No one quite dares to equate the unjust judge with God …really. But some have suggested the judge represents God, but that God is a good judge. The logic is that if an unjust judge would finally grant justice to the widow, how much more would a just God do the same or more for us?

One could see God as a good judge, but since justice – the coming of heaven on earth — is delayed, we are encouraged to keep on believing and keep on praying.

Then there’s the widow. She is a vulnerable person carrying a petition with just one signature. Widows, tragic figures in Jesus’ day, were equated with orphans and aliens in the land. Those better off were supposed to take care of them, for in those days, the inheritance of a deceased husband went to his children or brothers, not to his widow.

This widow, however, believes she has rights to claim. She’s assertive, she’s a determined, intelligent woman of courage, who, at length, persists against injustice. She knows what is right and does not waver. Aliza, in the Innocence Project story, reminds me of her.

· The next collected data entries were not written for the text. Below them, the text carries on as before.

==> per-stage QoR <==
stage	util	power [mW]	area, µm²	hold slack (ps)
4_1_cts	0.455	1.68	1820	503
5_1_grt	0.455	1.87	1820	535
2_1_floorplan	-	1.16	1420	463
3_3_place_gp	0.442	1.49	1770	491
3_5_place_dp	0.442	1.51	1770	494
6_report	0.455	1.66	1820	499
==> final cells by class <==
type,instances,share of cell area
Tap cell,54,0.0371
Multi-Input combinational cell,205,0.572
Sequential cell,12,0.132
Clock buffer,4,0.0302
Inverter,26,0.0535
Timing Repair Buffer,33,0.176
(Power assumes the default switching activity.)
$ cat config.mk
export PLATFORM = sky130hd
export DESIGN_NAME = bcd_time_chain
export DESIGN_NICKNAME = d
export VERILOG_FILES = /design/src/rtl/bcd_time_chain.sv
export SDC_FILE = /design/constraint.sdc
export NUM_CORES = 1
export LEC_CHECK = 0
export CORE_MARGIN = 1
export CORE_UTILIZATION = 45
export CTS_CLUSTER_DIAMETER = 80
export DETAILED_ROUTE_END_ITERATION = 12
export PLACE_DENSITY_LB_ADDON = 0.2
export SLEW_MARGIN = 0
export SYNTH_ARGS = -nofsm -noshare
export SYNTH_HDL_FRONTEND = slang
export SYNTH_SLANG_ARGS = --single-unit
$ cat constraint.sdc
create_clock -name clk -period 3.05 [get_ports clk]
set_input_delay 0.305 -clock clk [delete_from_list [all_inputs] [get_ports clk]]
set_output_delay 0.305 -clock clk [all_outputs]
set_load 0.005 [all_outputs]
$ cat src/rtl/bcd_time_chain.sv
// Cascaded BCD time digits with a tick divider, per-digit modulus, up/down count and atomic preset load.
// Digits, tick, wrap and load_err update on the stepping or loading edge. Alarm compare is built only under BCD_CHAIN_ALARM_EN.
module bcd_time_chain #(
  parameter int          NUM_DIGITS = 8,
  parameter int          TICK_DIV   = 25000,
  parameter logic [31:0] DIGIT_MOD  = 32'h6A6A_2AAA
) (
  input  logic                    clk,
  input  logic                    rst,
  input  logic                    run,
  input  logic                    dir,
  input  logic                    load_valid,
  input  logic [4*NUM_DIGITS-1:0] load_data,
  input  logic                    alarm_set,
  output logic [4*NUM_DIGITS-1:0] digits,
  output logic                    tick,
  output logic                    wrap,
  output logic                    load_err,
  output logic                    alarm
);

  localparam int            W        = 4 * NUM_DIGITS;
  localparam int            DW       = $clog2(TICK_DIV);
  localparam logic [DW-1:0] DIV_LAST = DW'(TICK_DIV - 1);

  logic [DW-1:0]         div_q;
  logic                  step;
  logic [NUM_DIGITS-1:0] dig_en;
  logic [NUM_DIGITS-1:0] dig_max;
  logic [NUM_DIGITS-1:0] dig_zero;
  logic [NUM_DIGITS-1:0] load_bad;
  logic                  chain_out;
  logic [W-1:0]          step_digits;
  logic [W-1:0]          load_clean;

  assign step = run && (div_q == DIV_LAST);

  for (genvar i = 0; i < NUM_DIGITS; i++) begin : g_digit
    localparam logic [3:0] MOD = DIGIT_MOD[4*i +: 4];
    localparam logic [3:0] TOP = MOD - 4'd1;

    logic [3:0] cur;
    logic [3:0] ld;
    logic [3:0] nxt;

    assign cur         = digits[4*i +: 4];
    assign ld          = load_data[4*i +: 4];
    assign dig_max[i]  = (cur == TOP);
    assign dig_zero[i] = (cur == 4'd0);

    always_comb begin
      nxt = cur;
      if (dig_en[i]) begin
        if (dir) nxt = dig_zero[i] ? TOP : cur - 4'd1;
        else     nxt = dig_max[i] ? 4'd0 : cur + 4'd1;
      end
    end

    assign step_digits[4*i +: 4] = nxt;
    // Out-of-range preset digits are forced to 0 so the chain never holds an illegal code.
    assign load_bad[i]           = (ld >= MOD);
    assign load_clean[4*i +: 4]  = load_bad[i] ? 4'd0 : ld;
  end

  // Ripple enable: a digit moves only when every lower digit is at its roll boundary.
  always_comb begin
    logic c;
    dig_en = '0;
    c      = step;
    for (int i = 0; i < NUM_DIGITS; i++) begin
      dig_en[i] = c;
      c = c && (dir ? dig_zero[i] : dig_max[i]);
    end
    chain_out = c;
  end

  always_ff @(posedge clk or posedge rst) begin
    if (rst) begin
      div_q    <= '0;
      digits   <= '0;
      tick     <= 1'b0;
      wrap     <= 1'b0;
      load_err <= 1'b0;
    end else begin
      tick     <= 1'b0;
      wrap     <= 1'b0;
      load_err <= 1'b0;
      if (load_valid) begin
        digits   <= load_clean;
        div_q    <= '0;
        load_err <= |load_bad;
      end else if (step) begin
        digits <= step_digits;
        div_q  <= '0;
        tick   <= 1'b1;
        wrap   <= chain_out;
      end else if (run) begin
        div_q <= div_q + DW'(1);
      end
    end
  end

`ifdef BCD_CHAIN_ALARM_EN
  logic [W-1:0] alarm_q;

  always_ff @(posedge clk or posedge rst) begin
    if (rst) begin
      alarm_q <= '0;
      alarm   <= 1'b0;
    end else begin
      if (alarm_set) alarm_q <= load_data;
      alarm <= step && !load_valid && (step_digits == alarm_q);
    end
  end
`else
  logic unused_alarm_set;
  assign unused_alarm_set = alarm_set;
  assign alarm            = 1'b0;
`endif

endmodule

Rather than trying to bribe or flirt her way into the judge’s favor, she persists – like the widow in Jesus’ story — even to the point of being obnoxious, annoying to the authorities who protected the case against the young veteran and kept him in jail for 20 years.

 

Like Aliza, the widow in the story didn’t just pray. She acted. She bothered the judge persistently. She had the courage to move out of her comfort zone, out of the “poor-me” role that first century Palestine put on her.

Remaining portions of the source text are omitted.